Rule 1.9 was amended on August 23, 2004 and now reads:

(a) A lawyer who has formerly represented a client in a matter shall not thereafter represent another person in the same or substantially related matter in which that person's interest are materially adverse to the interests of the former client unless the former client gives informed consent.
(b) A lawyer shall not knowingly represent a person in the same or a substantially related matter in which a firm with which the lawyer formerly was associated had previously represented a client (1) whose interests are materially adverse to that person; and (2) about whom the lawyer had acquired information protected by Rule 1.6 and 1.9(c) that is material to the matter; unless the former client gives informed consent.

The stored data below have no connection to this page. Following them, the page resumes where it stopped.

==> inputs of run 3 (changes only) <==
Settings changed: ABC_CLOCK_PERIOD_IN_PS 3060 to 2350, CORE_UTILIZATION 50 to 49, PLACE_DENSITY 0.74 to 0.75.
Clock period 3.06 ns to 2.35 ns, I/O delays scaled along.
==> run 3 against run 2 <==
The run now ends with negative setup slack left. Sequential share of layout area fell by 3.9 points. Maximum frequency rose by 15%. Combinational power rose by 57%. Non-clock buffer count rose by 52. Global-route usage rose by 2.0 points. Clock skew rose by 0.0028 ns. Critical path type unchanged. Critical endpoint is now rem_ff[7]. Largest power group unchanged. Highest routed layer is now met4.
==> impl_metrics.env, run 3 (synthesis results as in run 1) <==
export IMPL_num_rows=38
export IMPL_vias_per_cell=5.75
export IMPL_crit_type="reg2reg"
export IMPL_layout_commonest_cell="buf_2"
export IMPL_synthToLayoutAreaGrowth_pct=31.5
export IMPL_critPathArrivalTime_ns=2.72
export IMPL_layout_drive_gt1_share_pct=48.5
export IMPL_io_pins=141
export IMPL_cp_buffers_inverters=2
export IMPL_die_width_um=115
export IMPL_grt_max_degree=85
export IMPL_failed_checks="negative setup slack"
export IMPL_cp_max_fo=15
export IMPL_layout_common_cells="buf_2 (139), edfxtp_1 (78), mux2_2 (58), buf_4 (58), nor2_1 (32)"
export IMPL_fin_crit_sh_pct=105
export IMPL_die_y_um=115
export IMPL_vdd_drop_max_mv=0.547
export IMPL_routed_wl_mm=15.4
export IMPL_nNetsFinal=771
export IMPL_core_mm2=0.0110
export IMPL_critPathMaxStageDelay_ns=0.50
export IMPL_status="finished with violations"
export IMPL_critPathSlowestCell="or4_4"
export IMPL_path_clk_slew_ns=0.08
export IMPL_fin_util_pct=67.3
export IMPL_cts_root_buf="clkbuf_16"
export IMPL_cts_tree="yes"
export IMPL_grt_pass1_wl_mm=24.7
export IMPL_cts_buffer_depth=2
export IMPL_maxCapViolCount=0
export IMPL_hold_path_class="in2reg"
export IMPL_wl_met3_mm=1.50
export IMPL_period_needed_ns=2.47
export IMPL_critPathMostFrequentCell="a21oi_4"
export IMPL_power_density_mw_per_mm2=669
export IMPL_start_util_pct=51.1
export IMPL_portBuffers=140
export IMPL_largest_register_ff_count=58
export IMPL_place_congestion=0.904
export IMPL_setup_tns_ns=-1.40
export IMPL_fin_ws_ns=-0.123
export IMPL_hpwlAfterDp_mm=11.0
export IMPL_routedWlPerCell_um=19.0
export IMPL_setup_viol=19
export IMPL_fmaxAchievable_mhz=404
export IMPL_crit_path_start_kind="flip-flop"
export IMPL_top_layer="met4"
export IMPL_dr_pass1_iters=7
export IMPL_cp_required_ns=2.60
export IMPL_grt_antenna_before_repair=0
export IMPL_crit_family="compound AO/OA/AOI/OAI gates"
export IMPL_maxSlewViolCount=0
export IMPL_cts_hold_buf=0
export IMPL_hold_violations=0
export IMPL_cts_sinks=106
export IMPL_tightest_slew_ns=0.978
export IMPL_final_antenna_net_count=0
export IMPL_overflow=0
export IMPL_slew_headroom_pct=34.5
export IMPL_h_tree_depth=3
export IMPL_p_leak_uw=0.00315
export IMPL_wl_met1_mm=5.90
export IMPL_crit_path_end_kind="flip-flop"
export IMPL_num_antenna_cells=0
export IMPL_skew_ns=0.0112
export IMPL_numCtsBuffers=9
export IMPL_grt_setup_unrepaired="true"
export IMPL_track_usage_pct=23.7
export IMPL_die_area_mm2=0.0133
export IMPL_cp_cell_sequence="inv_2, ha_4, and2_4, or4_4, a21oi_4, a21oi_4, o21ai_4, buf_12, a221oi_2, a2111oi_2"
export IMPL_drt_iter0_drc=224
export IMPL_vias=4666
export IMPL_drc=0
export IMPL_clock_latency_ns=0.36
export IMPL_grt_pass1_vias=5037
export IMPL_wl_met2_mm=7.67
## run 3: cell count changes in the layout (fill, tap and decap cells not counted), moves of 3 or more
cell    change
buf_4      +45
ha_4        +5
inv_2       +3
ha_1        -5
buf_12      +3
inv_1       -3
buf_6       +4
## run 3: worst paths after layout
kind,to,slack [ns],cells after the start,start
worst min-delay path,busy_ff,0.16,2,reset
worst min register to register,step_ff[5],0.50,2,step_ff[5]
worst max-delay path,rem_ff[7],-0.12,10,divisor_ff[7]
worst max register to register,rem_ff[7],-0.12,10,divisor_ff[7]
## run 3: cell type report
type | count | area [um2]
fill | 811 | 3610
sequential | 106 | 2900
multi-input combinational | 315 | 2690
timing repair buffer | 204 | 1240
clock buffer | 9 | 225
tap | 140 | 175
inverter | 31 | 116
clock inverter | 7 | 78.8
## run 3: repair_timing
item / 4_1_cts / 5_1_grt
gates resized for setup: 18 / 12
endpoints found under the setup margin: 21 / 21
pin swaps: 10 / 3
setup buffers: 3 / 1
$ cat config.mk
export PLATFORM = sky130hd
export DESIGN_NAME = bst_cmp_unit
export DESIGN_NICKNAME = d
export VERILOG_FILES = /design/src/rtl/bst_pkg.sv /design/src/rtl/bst_cmp_unit.sv
export SDC_FILE = /design/constraint.sdc
export NUM_CORES = 1
export LEC_CHECK = 0
export ABC_AREA = 1
export BUFFER_PORTS_ARGS = -buffer_cell sky130_fd_sc_hd__buf_2
export CELL_PAD_IN_SITES_DETAIL_PLACEMENT = 1
export CELL_PAD_IN_SITES_GLOBAL_PLACEMENT = 1
export CORE_UTILIZATION = 44
export DETAILED_ROUTE_END_ITERATION = 12
export PLACE_DENSITY = 0.88
export SLEW_MARGIN = 30
export SYNTH_ARGS = -nofsm -noshare
export SYNTH_HDL_FRONTEND = slang
export SYNTH_SLANG_ARGS = --single-unit
$ cat constraint.sdc
create_clock -name vclk -period 7.35
set_input_delay 1.1025 -clock vclk [all_inputs]
set_output_delay 1.1025 -clock vclk [all_outputs]
set_load 0.01 [all_outputs]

The amended rule took effect on January 1, 2005.
The pre-August 23, 2004 Rule 1.9 applied at the time of the December 22, 2003 hearing. Because the Court is reviewing the Bankruptcy Court's application of Rule 1.9 at the time of the hearing, the previous version of Rule 1.9 governs this Court's analysis.

Judge Gerber did not find subsection (a) of Rule 1.9 to be applicable. (APLNT 00306.) However, the Judge had "serious subsection (b) concerns." The Court stated:

I am very troubled by her giving information to Michael Snyder, who was the Rigases' lawyer at the time, which appears to be a blatant violation of the attorney-client privilege, and her giving up the real estate list which was a kind of work product to Tim Rigas. It is not satisfactory to me that these were confusing times; that is exactly when she should have been sensitized to her ethical concerns and if she was not sure about something, she should have stopped, looked and listened to think about what her professional responsibilities were and to act accordingly, or alternatively, to get express authorization for doing something which was a questionable ethical priority. After the Rigases left ACC [Adelphia], Ms. Brown Horn's access to information was diminished but not eliminated, and it looks like she gave the Rigases information that she provided which seems to me to be information of potential value to her adversary. I find her affidavit to explain herself to be unpersuasive.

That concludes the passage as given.